TASK DESCRIPTION -
Every line in the records below between the one holding "export IMPL_htree_levels=1" and the one holding "export IMPL_cts_resized=0", inclusive, is to be set down exactly; all other lines are to be left out.

DATA TO EXAMINE -
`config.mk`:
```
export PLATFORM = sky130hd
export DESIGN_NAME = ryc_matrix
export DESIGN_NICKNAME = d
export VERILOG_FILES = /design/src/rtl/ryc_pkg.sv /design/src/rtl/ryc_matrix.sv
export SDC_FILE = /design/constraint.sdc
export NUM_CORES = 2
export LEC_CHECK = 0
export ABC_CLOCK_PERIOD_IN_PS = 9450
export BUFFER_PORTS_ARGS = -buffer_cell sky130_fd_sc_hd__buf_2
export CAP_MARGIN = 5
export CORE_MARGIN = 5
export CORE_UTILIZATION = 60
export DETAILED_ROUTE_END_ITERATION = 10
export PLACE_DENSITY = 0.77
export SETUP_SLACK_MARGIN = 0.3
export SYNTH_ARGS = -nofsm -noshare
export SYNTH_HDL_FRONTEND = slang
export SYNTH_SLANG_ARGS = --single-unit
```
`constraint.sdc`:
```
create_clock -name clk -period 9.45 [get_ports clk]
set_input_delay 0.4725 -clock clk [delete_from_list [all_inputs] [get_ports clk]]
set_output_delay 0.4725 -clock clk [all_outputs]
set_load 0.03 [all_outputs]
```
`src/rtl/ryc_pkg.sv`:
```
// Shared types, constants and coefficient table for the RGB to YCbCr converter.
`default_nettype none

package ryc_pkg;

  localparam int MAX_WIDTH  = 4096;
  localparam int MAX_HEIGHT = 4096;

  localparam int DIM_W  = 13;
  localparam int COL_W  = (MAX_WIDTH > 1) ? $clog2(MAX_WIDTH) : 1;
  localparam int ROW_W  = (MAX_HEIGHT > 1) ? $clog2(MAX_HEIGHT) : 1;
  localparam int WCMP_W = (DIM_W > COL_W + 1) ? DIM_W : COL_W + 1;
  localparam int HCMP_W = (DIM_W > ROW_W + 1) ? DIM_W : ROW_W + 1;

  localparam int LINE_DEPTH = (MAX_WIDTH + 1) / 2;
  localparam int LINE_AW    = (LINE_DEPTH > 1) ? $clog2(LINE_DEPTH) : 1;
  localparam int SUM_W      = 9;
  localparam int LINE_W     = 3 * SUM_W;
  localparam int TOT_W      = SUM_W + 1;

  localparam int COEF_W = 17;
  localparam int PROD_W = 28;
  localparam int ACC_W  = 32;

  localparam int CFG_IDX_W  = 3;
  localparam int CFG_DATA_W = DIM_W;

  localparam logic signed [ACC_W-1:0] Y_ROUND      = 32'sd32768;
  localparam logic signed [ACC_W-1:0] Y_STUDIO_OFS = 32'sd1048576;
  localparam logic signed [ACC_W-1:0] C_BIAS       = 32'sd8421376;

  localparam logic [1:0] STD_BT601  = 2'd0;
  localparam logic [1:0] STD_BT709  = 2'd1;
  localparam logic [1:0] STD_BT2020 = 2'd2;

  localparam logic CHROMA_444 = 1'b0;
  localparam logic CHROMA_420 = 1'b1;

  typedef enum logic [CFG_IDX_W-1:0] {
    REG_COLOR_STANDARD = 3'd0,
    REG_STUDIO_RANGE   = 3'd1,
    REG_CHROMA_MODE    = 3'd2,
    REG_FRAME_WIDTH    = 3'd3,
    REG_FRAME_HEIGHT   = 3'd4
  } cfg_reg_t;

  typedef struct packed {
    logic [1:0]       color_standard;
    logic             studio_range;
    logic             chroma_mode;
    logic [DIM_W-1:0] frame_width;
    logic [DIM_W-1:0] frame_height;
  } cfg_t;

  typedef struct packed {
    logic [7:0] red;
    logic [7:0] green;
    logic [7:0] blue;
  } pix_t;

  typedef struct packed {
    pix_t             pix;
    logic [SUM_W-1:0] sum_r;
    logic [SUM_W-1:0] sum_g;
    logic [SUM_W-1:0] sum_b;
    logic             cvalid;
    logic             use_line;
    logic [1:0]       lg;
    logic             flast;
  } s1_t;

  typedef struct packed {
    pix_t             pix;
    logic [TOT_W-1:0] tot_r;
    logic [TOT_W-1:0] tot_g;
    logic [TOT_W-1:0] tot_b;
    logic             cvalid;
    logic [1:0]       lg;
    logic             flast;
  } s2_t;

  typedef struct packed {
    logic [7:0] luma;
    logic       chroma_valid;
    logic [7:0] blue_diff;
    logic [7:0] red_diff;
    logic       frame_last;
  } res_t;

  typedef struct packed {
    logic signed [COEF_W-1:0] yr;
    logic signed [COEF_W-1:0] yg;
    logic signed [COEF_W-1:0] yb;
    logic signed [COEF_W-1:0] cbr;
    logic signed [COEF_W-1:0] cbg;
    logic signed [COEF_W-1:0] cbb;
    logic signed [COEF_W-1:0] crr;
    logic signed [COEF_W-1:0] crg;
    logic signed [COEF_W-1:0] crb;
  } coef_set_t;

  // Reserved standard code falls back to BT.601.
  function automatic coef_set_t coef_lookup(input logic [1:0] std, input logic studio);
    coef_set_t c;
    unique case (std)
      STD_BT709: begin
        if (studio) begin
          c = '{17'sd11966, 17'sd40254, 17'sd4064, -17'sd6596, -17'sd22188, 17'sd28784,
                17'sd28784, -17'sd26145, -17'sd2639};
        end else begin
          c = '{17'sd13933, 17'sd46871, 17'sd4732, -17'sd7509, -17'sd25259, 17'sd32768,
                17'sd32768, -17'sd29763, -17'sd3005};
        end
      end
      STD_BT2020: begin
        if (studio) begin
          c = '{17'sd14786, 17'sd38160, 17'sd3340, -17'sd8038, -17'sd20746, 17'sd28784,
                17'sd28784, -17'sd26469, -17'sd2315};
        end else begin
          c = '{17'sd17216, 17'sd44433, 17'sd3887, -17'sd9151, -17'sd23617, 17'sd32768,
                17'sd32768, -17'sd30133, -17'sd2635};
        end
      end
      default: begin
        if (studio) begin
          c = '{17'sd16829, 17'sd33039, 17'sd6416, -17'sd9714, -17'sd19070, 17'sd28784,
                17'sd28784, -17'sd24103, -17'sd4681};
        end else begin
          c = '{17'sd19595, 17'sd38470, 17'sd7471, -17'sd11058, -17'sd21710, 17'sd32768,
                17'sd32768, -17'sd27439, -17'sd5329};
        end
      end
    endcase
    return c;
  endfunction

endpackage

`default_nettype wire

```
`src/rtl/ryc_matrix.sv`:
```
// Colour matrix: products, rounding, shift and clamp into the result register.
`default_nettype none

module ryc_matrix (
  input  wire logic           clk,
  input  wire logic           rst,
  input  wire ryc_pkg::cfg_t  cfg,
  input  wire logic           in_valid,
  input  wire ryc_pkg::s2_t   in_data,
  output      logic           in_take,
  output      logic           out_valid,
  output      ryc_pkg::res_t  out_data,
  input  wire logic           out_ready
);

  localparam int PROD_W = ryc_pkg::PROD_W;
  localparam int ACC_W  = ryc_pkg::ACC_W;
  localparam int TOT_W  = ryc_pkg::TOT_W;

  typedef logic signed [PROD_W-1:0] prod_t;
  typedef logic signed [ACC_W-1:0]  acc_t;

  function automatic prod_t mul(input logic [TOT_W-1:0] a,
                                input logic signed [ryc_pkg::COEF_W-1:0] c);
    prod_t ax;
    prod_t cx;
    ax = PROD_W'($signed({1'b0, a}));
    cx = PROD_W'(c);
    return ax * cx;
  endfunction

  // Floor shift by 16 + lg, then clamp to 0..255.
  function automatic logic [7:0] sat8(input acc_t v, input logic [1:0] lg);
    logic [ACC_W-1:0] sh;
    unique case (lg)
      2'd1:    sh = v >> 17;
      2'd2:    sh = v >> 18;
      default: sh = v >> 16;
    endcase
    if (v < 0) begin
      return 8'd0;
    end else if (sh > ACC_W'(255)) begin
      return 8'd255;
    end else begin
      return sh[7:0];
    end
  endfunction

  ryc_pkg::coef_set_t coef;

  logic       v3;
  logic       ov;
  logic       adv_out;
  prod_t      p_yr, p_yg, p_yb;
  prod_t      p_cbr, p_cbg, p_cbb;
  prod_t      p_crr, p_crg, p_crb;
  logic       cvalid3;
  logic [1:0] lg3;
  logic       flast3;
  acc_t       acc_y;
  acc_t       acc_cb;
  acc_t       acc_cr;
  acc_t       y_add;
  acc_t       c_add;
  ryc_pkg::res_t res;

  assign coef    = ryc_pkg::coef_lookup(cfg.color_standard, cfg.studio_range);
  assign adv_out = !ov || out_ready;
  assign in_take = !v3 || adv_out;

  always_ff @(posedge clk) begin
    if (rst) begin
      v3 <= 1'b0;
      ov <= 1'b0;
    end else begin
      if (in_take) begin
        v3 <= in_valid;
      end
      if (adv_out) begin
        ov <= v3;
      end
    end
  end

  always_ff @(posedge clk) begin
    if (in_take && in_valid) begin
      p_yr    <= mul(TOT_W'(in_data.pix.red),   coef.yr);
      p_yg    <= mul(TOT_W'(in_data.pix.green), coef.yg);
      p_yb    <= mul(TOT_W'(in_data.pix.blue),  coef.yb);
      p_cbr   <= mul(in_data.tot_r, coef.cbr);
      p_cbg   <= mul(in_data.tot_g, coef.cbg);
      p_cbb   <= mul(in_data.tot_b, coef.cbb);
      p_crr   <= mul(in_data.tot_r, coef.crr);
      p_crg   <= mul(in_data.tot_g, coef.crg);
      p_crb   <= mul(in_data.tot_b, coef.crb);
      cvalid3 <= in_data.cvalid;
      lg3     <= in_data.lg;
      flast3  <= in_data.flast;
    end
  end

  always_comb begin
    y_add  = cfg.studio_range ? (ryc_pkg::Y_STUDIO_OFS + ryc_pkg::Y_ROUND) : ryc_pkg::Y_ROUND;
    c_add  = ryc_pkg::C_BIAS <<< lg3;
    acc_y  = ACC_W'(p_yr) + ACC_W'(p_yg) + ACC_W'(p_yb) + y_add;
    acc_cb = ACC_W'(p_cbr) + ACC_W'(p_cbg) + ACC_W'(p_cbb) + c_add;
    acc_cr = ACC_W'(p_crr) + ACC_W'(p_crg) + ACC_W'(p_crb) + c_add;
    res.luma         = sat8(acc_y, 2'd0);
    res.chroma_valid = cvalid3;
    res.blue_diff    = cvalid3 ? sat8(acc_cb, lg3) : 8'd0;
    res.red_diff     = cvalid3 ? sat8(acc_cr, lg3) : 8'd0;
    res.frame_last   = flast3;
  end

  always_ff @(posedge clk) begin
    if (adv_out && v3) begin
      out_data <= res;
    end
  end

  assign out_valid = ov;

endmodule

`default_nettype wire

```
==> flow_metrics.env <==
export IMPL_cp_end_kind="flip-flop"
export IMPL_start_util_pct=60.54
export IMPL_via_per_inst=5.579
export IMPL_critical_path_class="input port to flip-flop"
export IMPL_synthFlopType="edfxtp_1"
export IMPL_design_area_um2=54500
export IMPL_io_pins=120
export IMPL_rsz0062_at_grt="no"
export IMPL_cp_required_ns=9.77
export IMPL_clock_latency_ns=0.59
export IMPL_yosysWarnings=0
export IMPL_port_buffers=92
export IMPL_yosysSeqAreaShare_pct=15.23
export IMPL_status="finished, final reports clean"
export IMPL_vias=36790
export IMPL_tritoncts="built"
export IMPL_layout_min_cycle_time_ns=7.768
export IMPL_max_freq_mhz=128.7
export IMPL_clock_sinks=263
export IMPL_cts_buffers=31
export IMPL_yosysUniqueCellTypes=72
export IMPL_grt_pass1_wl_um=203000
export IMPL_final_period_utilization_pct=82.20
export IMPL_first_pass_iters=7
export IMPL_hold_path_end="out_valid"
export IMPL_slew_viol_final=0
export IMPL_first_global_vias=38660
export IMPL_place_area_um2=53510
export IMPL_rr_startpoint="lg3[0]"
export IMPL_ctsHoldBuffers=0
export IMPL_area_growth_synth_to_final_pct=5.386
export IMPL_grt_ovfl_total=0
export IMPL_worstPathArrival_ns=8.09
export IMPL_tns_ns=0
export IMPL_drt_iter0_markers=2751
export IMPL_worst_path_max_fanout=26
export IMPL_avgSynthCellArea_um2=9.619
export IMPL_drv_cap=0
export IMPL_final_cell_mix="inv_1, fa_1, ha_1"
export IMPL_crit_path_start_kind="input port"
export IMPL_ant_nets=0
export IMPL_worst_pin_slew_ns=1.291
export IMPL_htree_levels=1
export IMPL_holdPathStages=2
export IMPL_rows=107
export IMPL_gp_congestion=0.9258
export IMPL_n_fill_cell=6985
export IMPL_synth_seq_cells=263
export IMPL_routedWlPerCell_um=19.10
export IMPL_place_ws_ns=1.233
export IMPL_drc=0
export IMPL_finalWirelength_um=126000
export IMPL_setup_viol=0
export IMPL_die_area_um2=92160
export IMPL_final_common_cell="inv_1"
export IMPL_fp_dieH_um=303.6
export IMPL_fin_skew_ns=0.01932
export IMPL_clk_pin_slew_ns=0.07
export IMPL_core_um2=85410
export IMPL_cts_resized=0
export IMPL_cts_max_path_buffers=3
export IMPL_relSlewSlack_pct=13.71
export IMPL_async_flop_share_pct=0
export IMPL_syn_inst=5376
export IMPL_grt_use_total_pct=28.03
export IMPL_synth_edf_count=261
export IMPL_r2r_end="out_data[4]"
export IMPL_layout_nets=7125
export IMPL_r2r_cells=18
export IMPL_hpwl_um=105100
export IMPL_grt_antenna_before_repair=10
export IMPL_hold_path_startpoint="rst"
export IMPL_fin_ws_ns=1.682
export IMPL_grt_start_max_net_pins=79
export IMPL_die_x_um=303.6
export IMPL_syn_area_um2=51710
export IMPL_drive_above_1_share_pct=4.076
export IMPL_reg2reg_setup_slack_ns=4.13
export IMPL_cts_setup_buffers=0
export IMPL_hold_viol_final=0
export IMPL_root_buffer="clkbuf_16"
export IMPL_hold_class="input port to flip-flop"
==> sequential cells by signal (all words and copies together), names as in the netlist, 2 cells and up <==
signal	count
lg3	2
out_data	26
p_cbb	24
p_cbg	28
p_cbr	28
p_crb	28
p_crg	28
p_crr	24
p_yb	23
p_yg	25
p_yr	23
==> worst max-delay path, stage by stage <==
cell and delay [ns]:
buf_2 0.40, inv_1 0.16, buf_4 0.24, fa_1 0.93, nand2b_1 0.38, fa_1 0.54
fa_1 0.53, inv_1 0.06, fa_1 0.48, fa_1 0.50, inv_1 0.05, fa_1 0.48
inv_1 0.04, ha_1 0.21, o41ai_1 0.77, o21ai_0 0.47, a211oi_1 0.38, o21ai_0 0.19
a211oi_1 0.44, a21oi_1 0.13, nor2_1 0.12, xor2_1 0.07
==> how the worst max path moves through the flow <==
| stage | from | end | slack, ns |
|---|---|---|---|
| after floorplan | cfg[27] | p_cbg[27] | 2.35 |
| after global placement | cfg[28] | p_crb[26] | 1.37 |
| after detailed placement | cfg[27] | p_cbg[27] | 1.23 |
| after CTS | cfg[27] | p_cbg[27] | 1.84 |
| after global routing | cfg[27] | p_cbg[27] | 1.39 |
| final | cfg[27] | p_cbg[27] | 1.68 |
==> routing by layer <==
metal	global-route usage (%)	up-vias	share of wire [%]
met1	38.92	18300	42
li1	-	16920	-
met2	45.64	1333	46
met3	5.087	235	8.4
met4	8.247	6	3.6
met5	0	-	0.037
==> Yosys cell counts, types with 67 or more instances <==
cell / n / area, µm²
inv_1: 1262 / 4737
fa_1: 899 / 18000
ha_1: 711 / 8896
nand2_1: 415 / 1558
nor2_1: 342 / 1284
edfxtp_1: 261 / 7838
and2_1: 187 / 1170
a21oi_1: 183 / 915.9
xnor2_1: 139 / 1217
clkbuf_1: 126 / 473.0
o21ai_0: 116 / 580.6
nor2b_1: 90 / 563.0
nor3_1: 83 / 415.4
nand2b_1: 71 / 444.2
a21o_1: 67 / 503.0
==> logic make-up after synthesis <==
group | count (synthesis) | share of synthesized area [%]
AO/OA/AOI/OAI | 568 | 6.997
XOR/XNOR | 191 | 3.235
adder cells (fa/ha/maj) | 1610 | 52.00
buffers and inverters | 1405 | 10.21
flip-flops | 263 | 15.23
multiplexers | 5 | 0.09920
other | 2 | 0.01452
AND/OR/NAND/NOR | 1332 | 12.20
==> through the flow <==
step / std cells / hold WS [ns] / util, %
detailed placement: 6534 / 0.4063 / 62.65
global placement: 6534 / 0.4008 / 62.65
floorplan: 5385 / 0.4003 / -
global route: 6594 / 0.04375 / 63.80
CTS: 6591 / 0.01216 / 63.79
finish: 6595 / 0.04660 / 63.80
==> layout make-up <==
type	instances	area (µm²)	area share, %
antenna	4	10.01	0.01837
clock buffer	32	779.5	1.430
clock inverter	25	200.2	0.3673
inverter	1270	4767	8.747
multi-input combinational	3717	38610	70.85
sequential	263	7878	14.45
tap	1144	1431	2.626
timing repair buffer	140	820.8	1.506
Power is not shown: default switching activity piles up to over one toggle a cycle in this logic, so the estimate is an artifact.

EXERCISE OUTPUT -
export IMPL_htree_levels=1
export IMPL_holdPathStages=2
export IMPL_rows=107
export IMPL_gp_congestion=0.9258
export IMPL_n_fill_cell=6985
export IMPL_synth_seq_cells=263
export IMPL_routedWlPerCell_um=19.10
export IMPL_place_ws_ns=1.233
export IMPL_drc=0
export IMPL_finalWirelength_um=126000
export IMPL_setup_viol=0
export IMPL_die_area_um2=92160
export IMPL_final_common_cell="inv_1"
export IMPL_fp_dieH_um=303.6
export IMPL_fin_skew_ns=0.01932
export IMPL_clk_pin_slew_ns=0.07
export IMPL_core_um2=85410
export IMPL_cts_resized=0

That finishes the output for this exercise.